Let us hasten to add that the work of the mill which we visited was not performed by a Christian, as they would say at Naples, but by a mule, whose bones were found in a neighboring room, most likely a stable, the racks and troughs of which were elevated about two and a half feet above the floor.  In a closet near by, the watering trough is still visible.  Then again, religion, which everywhere entered into the ancient manners and customs of Italy, as it does into the new, reveals itself in the paintings of the pistrinum; we there see the sacrifices to Fornax, the patroness of ovens and the saint of kitchens.

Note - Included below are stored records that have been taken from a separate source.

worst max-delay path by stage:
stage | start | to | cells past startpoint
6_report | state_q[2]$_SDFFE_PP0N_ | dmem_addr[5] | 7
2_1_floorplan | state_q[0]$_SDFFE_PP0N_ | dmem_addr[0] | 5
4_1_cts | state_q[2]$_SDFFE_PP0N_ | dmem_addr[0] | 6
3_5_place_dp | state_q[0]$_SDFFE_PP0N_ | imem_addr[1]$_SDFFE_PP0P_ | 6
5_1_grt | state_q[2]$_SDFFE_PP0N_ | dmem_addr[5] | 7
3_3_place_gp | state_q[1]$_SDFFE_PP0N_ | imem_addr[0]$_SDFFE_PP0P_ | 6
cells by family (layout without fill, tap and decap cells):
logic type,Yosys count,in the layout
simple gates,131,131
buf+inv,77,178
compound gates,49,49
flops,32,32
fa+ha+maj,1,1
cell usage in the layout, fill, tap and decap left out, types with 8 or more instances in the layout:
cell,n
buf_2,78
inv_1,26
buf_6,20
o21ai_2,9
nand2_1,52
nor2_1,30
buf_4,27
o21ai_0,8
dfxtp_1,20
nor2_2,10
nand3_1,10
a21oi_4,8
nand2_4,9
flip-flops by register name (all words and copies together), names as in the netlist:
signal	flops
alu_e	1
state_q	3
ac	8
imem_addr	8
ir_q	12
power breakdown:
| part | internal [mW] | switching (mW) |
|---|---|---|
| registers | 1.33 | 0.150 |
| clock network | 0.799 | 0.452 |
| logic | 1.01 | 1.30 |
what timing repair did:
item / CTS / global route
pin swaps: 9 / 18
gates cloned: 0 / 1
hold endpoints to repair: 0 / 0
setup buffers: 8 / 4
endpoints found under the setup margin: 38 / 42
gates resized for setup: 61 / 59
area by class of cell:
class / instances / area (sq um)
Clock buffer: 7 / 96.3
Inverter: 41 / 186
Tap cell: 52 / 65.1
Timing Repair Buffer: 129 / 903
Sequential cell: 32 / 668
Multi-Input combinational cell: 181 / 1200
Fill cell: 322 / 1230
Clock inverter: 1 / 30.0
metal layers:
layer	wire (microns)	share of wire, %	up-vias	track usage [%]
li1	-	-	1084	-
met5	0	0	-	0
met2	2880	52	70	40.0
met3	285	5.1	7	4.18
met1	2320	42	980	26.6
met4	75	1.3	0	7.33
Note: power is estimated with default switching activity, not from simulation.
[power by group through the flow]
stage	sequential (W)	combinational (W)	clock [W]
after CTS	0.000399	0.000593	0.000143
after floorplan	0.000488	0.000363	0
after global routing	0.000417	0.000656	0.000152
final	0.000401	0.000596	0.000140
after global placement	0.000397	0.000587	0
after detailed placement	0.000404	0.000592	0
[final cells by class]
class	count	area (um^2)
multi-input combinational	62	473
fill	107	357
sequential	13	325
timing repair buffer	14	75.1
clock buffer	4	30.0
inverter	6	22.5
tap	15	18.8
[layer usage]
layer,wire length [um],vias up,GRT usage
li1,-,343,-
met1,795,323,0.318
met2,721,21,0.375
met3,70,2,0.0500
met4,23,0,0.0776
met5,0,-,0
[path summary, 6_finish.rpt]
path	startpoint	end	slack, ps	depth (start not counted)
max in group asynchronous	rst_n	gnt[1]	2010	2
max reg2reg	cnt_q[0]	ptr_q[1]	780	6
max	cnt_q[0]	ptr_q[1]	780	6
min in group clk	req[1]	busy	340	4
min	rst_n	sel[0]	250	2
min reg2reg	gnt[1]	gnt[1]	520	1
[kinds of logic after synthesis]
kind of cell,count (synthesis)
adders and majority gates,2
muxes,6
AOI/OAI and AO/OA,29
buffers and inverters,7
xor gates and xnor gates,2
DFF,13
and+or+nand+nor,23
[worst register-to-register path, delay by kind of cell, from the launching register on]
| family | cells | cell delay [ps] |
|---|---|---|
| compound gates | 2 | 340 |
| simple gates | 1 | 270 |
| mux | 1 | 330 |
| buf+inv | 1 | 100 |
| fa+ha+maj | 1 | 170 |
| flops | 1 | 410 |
===== src/rtl/clock_divider_bank.sv =====
// Clock-and-reset generator: a shared lock-qualified release sequencer feeding NUM_CH
// programmable clock dividers, each with a one-cycle enable strobe and a staggered reset.
module clock_divider_bank #(
  parameter int unsigned NUM_CH     = 2,
  parameter int unsigned DIV_W      = 8,
  parameter int unsigned RST_CYCLES = 32,
  parameter int unsigned STAGGER    = 4
) (
  input  logic                    clk,
  input  logic                    reset,
  input  logic                    locked,
  input  logic [NUM_CH*DIV_W-1:0] div,
  output logic [NUM_CH-1:0]       clk_div,
  output logic [NUM_CH-1:0]       clk_en,
  output logic [NUM_CH-1:0]       reset_out
);

  localparam int unsigned T_MAX = RST_CYCLES + (NUM_CH - 1) * STAGGER;
  localparam int unsigned SEQ_W = $clog2(T_MAX + 1);

  logic [SEQ_W-1:0] seq_q, seq_d;

  // Any cycle without lock restarts the whole release sequence; saturates at T_MAX.
  always_comb begin
    seq_d = seq_q;
    if (!locked) begin
      seq_d = '0;
    end else if (seq_q != SEQ_W'(T_MAX)) begin
      seq_d = seq_q + SEQ_W'(1);
    end
  end

  always_ff @(posedge clk) begin
    if (reset) begin
      seq_q <= '0;
    end else begin
      seq_q <= seq_d;
    end
  end

  for (genvar i = 0; i < NUM_CH; i++) begin : g_ch
    localparam int unsigned T_REL = RST_CYCLES + i * STAGGER;

    logic             rst_q;
    logic             rst_d;
    logic             held;
    logic [DIV_W-1:0] ph_q;
    logic [DIV_W-1:0] shadow_q;
    logic             div_q;
    logic             en_q;
    logic [DIV_W:0]   period;
    logic [DIV_W:0]   high_len;
    logic             wrap;

    assign rst_d = reset || (seq_d < SEQ_W'(T_REL));
    // Outputs stay quiet through the edge that drops reset_out, so the first period
    // starts cleanly on the following cycle; a new reset request clears them immediately.
    assign held  = rst_q || rst_d;

    always_comb begin
      period = {1'b0, shadow_q};
      if (shadow_q < DIV_W'(2)) begin
        period = (DIV_W + 1)'(2);
      end
      high_len = (period + (DIV_W + 1)'(1)) >> 1;
      wrap     = ({1'b0, ph_q} == period - (DIV_W + 1)'(1));
    end

    always_ff @(posedge clk) begin
      rst_q <= rst_d;
      if (held) begin
        ph_q     <= '0;
        shadow_q <= div[i*DIV_W +: DIV_W];
        div_q    <= 1'b0;
        en_q     <= 1'b0;
      end else begin
        div_q <= ({1'b0, ph_q} < high_len);
        en_q  <= (ph_q == '0);
        if (wrap) begin
          ph_q     <= '0;
          shadow_q <= div[i*DIV_W +: DIV_W];
        end else begin
          ph_q <= ph_q + DIV_W'(1);
        end
      end
    end

    assign reset_out[i] = rst_q;
    assign clk_div[i]   = div_q;
    assign clk_en[i]    = en_q;
  end

endmodule
### config.mk
export PLATFORM = sky130hd
export DESIGN_NAME = sysid_mc_flat
export DESIGN_NICKNAME = d
export VERILOG_FILES = /design/src/rtl/sysid_mc_pkg.sv /design/src/rtl/sysid_mc_if.sv /design/src/rtl/sysid_uptime_counter.sv /design/src/rtl/sysid_mc.sv /design/src/flat_wrapper.sv
export SDC_FILE = /design/constraint.sdc
export NUM_CORES = 1
export LEC_CHECK = 0
export ABC_CLOCK_PERIOD_IN_PS = 6100
export CAP_MARGIN = 20
export CORE_ASPECT_RATIO = 2
export CORE_MARGIN = 2
export CORE_UTILIZATION = 54
export CTS_BUF_LIST = sky130_fd_sc_hd__clkbuf_4
export DETAILED_ROUTE_END_ITERATION = 16
export PLACE_DENSITY = 0.76
export SYNTH_ARGS = -nofsm -noshare
export SYNTH_HDL_FRONTEND = slang
export SYNTH_SLANG_ARGS = --single-unit
### constraint.sdc
create_clock -name clock -period 6.1 [get_ports clock]
set_input_delay 1.22 -clock clock [delete_from_list [all_inputs] [get_ports clock]]
set_output_delay 1.22 -clock clock [all_outputs]
set_load 0.02 [all_outputs]
==> src/rtl/iir.sv <==
`default_nettype none
// +------------------------------------------------------------------------+
// | Module      : iir                                                      |
// | Description : Multi-cycle direct-form IIR filter between two FIFOs.    |
// |               One multiply-accumulate per tap per cycle, then a        |
// |               handshake-gated write of the accumulated sample.         |
// |               Optional macro IIR_SATURATE_EN clamps the written value  |
// |               to the signed 16-bit range.                              |
// | Revision    : 1.0  initial release                                     |
// +------------------------------------------------------------------------+
module iir #(
  parameter int DATA_SIZE  = 32,
  parameter int TAPS       = 2,
  parameter int QUANT_BITS = 10,
  parameter logic [0:TAPS-1][DATA_SIZE-1:0] X_COEFF = {32'h000000B2, 32'h000000B2},
  parameter logic [0:TAPS-1][DATA_SIZE-1:0] Y_COEFF = {32'h00000000, 32'hFFFFFD66}
) (
  input  logic                 clock,
  input  logic                 reset,
  input  logic [DATA_SIZE-1:0] x_in,
  input  logic                 x_empty,
  output logic                 x_rd_en,
  output logic [DATA_SIZE-1:0] y_out,
  input  logic                 y_out_full,
  output logic                 y_wr_en
);

  localparam int               TAP_W      = (TAPS > 1) ? $clog2(TAPS) : 1;
  localparam logic [TAP_W-1:0] C_LAST_TAP = TAP_W'(TAPS - 1);

  typedef enum logic [1:0] {
    S_READ    = 2'd0,
    S_COMPUTE = 2'd1,
    S_WRITE   = 2'd2
  } state_t;

  state_t                         r_state,   w_state_nxt;
  logic [0:TAPS-1][DATA_SIZE-1:0] r_x_hist,  w_x_hist_nxt;
  logic [0:TAPS-1][DATA_SIZE-1:0] r_y_hist,  w_y_hist_nxt;
  logic [DATA_SIZE-1:0]           r_acc,     w_acc_nxt;
  logic [DATA_SIZE-1:0]           r_y_out,   w_y_out_nxt;
  logic [TAP_W-1:0]               r_tap,     w_tap_nxt;
  logic                           r_y_wr_en, w_y_wr_en_nxt;

  logic signed [DATA_SIZE-1:0] w_x_prod;
  logic signed [DATA_SIZE-1:0] w_y_prod;
  logic signed [DATA_SIZE-1:0] w_x_term;
  logic signed [DATA_SIZE-1:0] w_y_term;
  logic signed [DATA_SIZE-1:0] w_wr_val;

  // Fixed-point rescale that rounds toward zero (symmetric for +/- values)
  function automatic logic signed [DATA_SIZE-1:0] deq(input logic signed [DATA_SIZE-1:0] v);
    if (v[DATA_SIZE-1]) deq = -((-v) >>> QUANT_BITS);
    else                deq = v >>> QUANT_BITS;
  endfunction

  // Products keep only the low DATA_SIZE bits before rescaling
  assign w_x_prod = $signed(X_COEFF[r_tap]) * $signed(r_x_hist[r_tap]);
  assign w_y_prod = $signed(Y_COEFF[r_tap]) * $signed(r_y_hist[r_tap]);
  assign w_x_term = deq(w_x_prod);
  assign w_y_term = (r_tap == '0) ? '0 : deq(w_y_prod);

`ifdef IIR_SATURATE_EN
  localparam logic signed [DATA_SIZE-1:0] C_SAT_MAX = DATA_SIZE'(32767);
  localparam logic signed [DATA_SIZE-1:0] C_SAT_MIN = DATA_SIZE'(-32768);

  // Clamp the accumulator to the signed 16-bit range on the way out
  always_comb begin
    if ($signed(r_acc) > C_SAT_MAX)      w_wr_val = C_SAT_MAX;
    else if ($signed(r_acc) < C_SAT_MIN) w_wr_val = C_SAT_MIN;
    else                                 w_wr_val = $signed(r_acc);
  end
`else
  assign w_wr_val = $signed(r_acc);
`endif

  // Next-state, datapath and upstream pop; everything holds by default
  always_comb begin
    w_state_nxt   = r_state;
    w_x_hist_nxt  = r_x_hist;
    w_y_hist_nxt  = r_y_hist;
    w_acc_nxt     = r_acc;
    w_y_out_nxt   = r_y_out;
    w_tap_nxt     = r_tap;
    w_y_wr_en_nxt = 1'b0;
    x_rd_en       = 1'b0;
    case (r_state)
      S_READ: begin
        if (!x_empty) begin
          x_rd_en         = !reset;
          w_x_hist_nxt[0] = x_in;
          for (int i = 1; i < TAPS; i++) w_x_hist_nxt[i] = r_x_hist[i-1];
          w_acc_nxt       = '0;
          w_tap_nxt       = '0;
          w_state_nxt     = S_COMPUTE;
        end
      end
      S_COMPUTE: begin
        w_acc_nxt = r_acc + w_x_term + w_y_term;
        if (r_tap == C_LAST_TAP) begin
          w_tap_nxt   = '0;
          w_state_nxt = S_WRITE;
        end else begin
          w_tap_nxt   = r_tap + 1'b1;
        end
      end
      S_WRITE: begin
        if (!y_out_full) begin
          w_y_out_nxt   = w_wr_val;
          w_y_wr_en_nxt = 1'b1;
          // Slot 0 of the feedback history is never used
          for (int i = 1; i < TAPS; i++)
            w_y_hist_nxt[i] = (i == 1) ? w_wr_val : r_y_hist[i-1];
          w_state_nxt   = S_READ;
        end
      end
      default: w_state_nxt = S_READ;
    endcase
  end

  // State register with synchronous reset clearing all history
  always_ff @(posedge clock) begin
    if (reset) begin
      r_state   <= S_READ;
      r_x_hist  <= '0;
      r_y_hist  <= '0;
      r_acc     <= '0;
      r_y_out   <= '0;
      r_tap     <= '0;
      r_y_wr_en <= 1'b0;
    end else begin
      r_state   <= w_state_nxt;
      r_x_hist  <= w_x_hist_nxt;
      r_y_hist  <= w_y_hist_nxt;
      r_acc     <= w_acc_nxt;
      r_y_out   <= w_y_out_nxt;
      r_tap     <= w_tap_nxt;
      r_y_wr_en <= w_y_wr_en_nxt;
    end
  end

  assign y_out   = r_y_out;
  assign y_wr_en = r_y_wr_en;

endmodule
`default_nettype wire

==> config.mk <==
export PLATFORM = sky130hd
export DESIGN_NAME = iir
export DESIGN_NICKNAME = d
export VERILOG_FILES = /design/src/rtl/iir.sv
export SDC_FILE = /design/constraint.sdc
export NUM_CORES = 1
export LEC_CHECK = 0
export ABC_AREA = 1
export CAP_MARGIN = 10
export CORE_MARGIN = 8
export CORE_UTILIZATION = 55
export DETAILED_ROUTE_END_ITERATION = 8
export PLACE_DENSITY = 0.79
export SYNTH_ARGS = -nofsm -noshare
export SYNTH_HDL_FRONTEND = slang
export SYNTH_SLANG_ARGS = --single-unit
==> constraint.sdc <==
create_clock -name clock -period 12.2 [get_ports clock]
set_input_delay 2.44 -clock clock [delete_from_list [all_inputs] [get_ports clock]]
set_output_delay 2.44 -clock clock [all_outputs]
set_load 0.1 [all_outputs]
==> impl_results.md, run 1 <==
- Outcome: complete, no violations
- Cells after synthesis: 3487
- Pre-CTS setup slack: 0.381 ns
- Most used cell, CP: fa_1
- Tightest Pin Transition: 1.03 ns
- Synth cell types: 63
- Crit path kind: register to register
- First-pass GRT wire length: 106000 um
- Maximum clock frequency: 87.9 MHz
- Routed WL per cell: 15.6 um
- Layout cells sized above 1: 7.78%
- Largest net degree at the start of global routing: 87
- Vias in the first global route: 21600
- Setup total negative slack: 0 ns
- CTS max path bufs: 2
- Post-route ant nets: 0
- DRC: 0
- Setup ws final: 0.824 ns
- P_sw: 1570 uW
- Synth warn: 0
- Initial DRC Count: 1465
- VDD IR max: 0.0929 mV
- Gate power share: 64.4%
- Placed Cells: 4110
- Starting Density: 55.5%
- Final setup viols: 0
- Worst Path Required: 12.50 ns
- Internal: 1370 uW
- Total core area: 45300 um^2
- Final min period: 11.38 ns
- Die extent in x: 230 um
- Post-Syn Nets: 4157
- Post-synthesis sequential area ratio: 10.5%
- Final Hold Viols: 0
- Mapped Avg Cell Area: 7.21 um^2
- Slew headroom: 31.0%
- Flop pwr share: 16.9%
- CP max-delay cell: fa_2
- GRT Util Overall: 24.4%
- CTS sink cnt: 132
- Mapped Area: 25100 um^2
- Initial antenna violation count: 0
- Worst path max stage delay: 0.67 ns
- Worst Skew: 0.0367 ns
- Die area: 52800 um^2
- P_leak: 0.0155 uW
- #FFs+latches synth: 132
- I/O Pins: 70
- CP startpoint kind: register
- IO buf count: 69
- Power Total: 2940 uW
- Via count: 21900
- Number of synthesized flops with an enable pin: 0
- Worst-path maximum fanout: 15
- Htree depth: 4
- Final Non-Filler Cells: 4146
- Cell at the root of the clock tree: clkbuf_16
- Asr flop ratio synth: 0%
- CTS tree: built
- Hpwl dp: 54300 um
- RSZ-0062 raised after global routing: no
- Overall routed net length: 64700 um
- Clock power frac: 18.7%
- MaxCap Viol Count: 0
- 1st-pass router iterations: 5
- Switching share of power: 53.4%
- Routability congestion estimate: 0.967
- Num CTS Buffers: 17
- Vias per cell: 5.28
- Congestion Overflow GR: 0
- Worst path arrival time: 11.68 ns
- Cell area power density: 108 nW/um^2
- Commonest non-fill, non-tap cell in the layout: nand2_1
- Main synth FF type: dfxtp_1
- Layout Nets: 4203
- Clk Latency, worst-skew pair: 0.47 ns
- Die Ht: 230 um
- Commonest cells after routing, fill and taps aside: nand2_1, inv_1, ha_1
- Crit. End Element: register
- Clock-pin slew on the worst setup and hold paths: 0.10 ns
- Class of the worst hold path: register to register
- Row cnt: 78
- Layout area overhead: 7.83%
- Slew Viols, Final: 0
- Fin crit share: 93.2%
- Ant diodes: 0
[metal layers]
metal | GRT usage (%) | share of wire (%) | vias to the layer above
li1 | - | - | 11000
met3 | 3.32 | 4.8 | 148
met2 | 43.0 | 49 | 566
met4 | 9.82 | 4.3 | 0
met1 | 29.8 | 42 | 10200
met5 | 0 | 0 | -
[state kept, by name, summed over array words and instances, names as in the netlist]
| name | count |
|---|---|
| y_wr_en | 1 |
| r_state | 2 |
| r_acc | 32 |
| r_tap | 1 |
| y_out | 32 |
| r_x_hist | 64 |
[cell families (layout without fill, tap and decap cells)]
family | count (synthesis) | count (layout) | synth area share, %
simple gates | 1399 | 1399 | 25.4
buf+inv | 829 | 888 | 12.5
fa+ha+maj | 634 | 634 | 38.7
compound gates | 390 | 390 | 8.76
flops | 132 | 132 | 10.5
xor+xnor | 103 | 103 | 4.11
[power by group through the flow]
stage	Sequential [uW]	Combinational, uW	Clock, uW
3_5_place_dp	507	1860	0
5_1_grt	502	2140	572
4_1_cts	497	1880	555
6_report	497	1890	550
2_1_floorplan	502	1420	0
3_3_place_gp	506	1840	0
[cell usage after synthesis, types with 3 or more instances]
cell type	count	area [um^2]
nand3b_1	10	75.1
xor2_1	54	473
nand4_1	63	394
a211oi_1	24	180
nor3b_1	3	22.5
nor2_4	16	180
inv_1	731	2740
nor2_1	222	833
ha_1	394	4930
o21ai_0	82	410
nor2_2	27	169
buf_4	3	22.5
nand3_1	115	576
or2_2	36	225
nand2_4	8	90.1
o21ai_1	14	70.1
nand2_1	801	3010
fa_1	240	4800
o21bai_1	9	67.6
and3_1	3	18.8
nand4_2	3	37.5
dfxtp_1	132	2640
xor2_2	8	130
nand2_2	37	231
clkbuf_1	49	184
a22oi_1	6	45.0
nand3_4	3	52.6
a32oi_1	3	26.3
a21oi_1	193	966
inv_2	36	135
nor4_1	5	31.3
nor3_1	15	75.1
o211ai_1	6	45.0
nand3_2	18	180
a21boi_0	18	135
a21oi_2	6	52.6
o21a_1	8	60.1
a31oi_1	9	56.3
buf_2	3	15.0
xnor2_1	36	315
o22ai_1	7	43.8
[critical path: cells and delay by family (launching register included)]
kind | cells | cell delay (ns)
AOI/OAI and AO/OA | 10 | 1.64
adders and majority gates | 13 | 5.71
buffers and inverters | 8 | 0.96
DFF | 1 | 0.45
and+or+nand+nor | 18 | 2.41
[final cells by class]
type | count | area, um^2
clock buffers | 17 | 425
inverters | 770 | 2900
repair buffers | 86 | 828
multi-input cells | 2526 | 19400
well taps | 600 | 751
fillers | 4166 | 18200
clock inverters | 15 | 170
flip-flops and latches | 132 | 2650
[stage by stage]
stage	util, %	instance area (um^2)	hold WS, ns
6_report	59.8	27100	0.459
2_1_floorplan	-	25100	0.436
3_3_place_gp	58.4	26400	0.444
5_1_grt	59.8	27100	0.478
4_1_cts	59.7	27000	0.462
3_5_place_dp	58.4	26400	0.452
[final timing paths]
kind	startpoint	to	slack, ns	cells after the start
worst max-delay path	r_tap$_SDFFE_PP0P_	r_acc[23]$_SDFFE_PP0P_	0.82	49
worst min-delay path	r_x_hist[46]$_SDFFE_PP0P_	r_x_hist[14]$_SDFFE_PP0P_	0.46	2
worst max register to register	r_tap$_SDFFE_PP0P_	r_acc[23]$_SDFFE_PP0P_	0.82	49
worst min register to register	r_x_hist[46]$_SDFFE_PP0P_	r_x_hist[14]$_SDFFE_PP0P_	0.46	2
[timing repair]
action,CTS,global route
hold buffers,0,0
endpoints found under the setup margin,0,15
setup buffers,0,4
resized for setup,0,13
(Power assumes the default switching activity.)
==> run 2: changes to the inputs <==
Settings changed: CTS_CLUSTER_DIAMETER set to 80.
==> results of run 2 <==
Same layout as run 1: the final DEF is identical, and so are final timing and power.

But let us return to our mills.  Mills driven by the wind were unknown to the ancients, and water-mills did not exist in Pompeii, owing to the lack of running water.  Hence these mills put in motion by manual labor—­the old system employed away back in the days of Homer.  On the other hand, the institution of complete baking as a trade, with all its dependent processes, did not date so far back.  The primitive Romans made their bread in their own houses.  Rome was already nearly five hundred years old when the first bakers established stationary mills, to which the proprietors sent their grain, as they still do in the Neapolitan provinces; in return they got loaves of bread; that is to say, their material ground, kneaded, and baked.  The Pompeian establishment that we visited was one of these complete bakeries.

[Illustration:  Discoveries of Loaves of Bread baked 1800 years ago in a Baker’s Oven.]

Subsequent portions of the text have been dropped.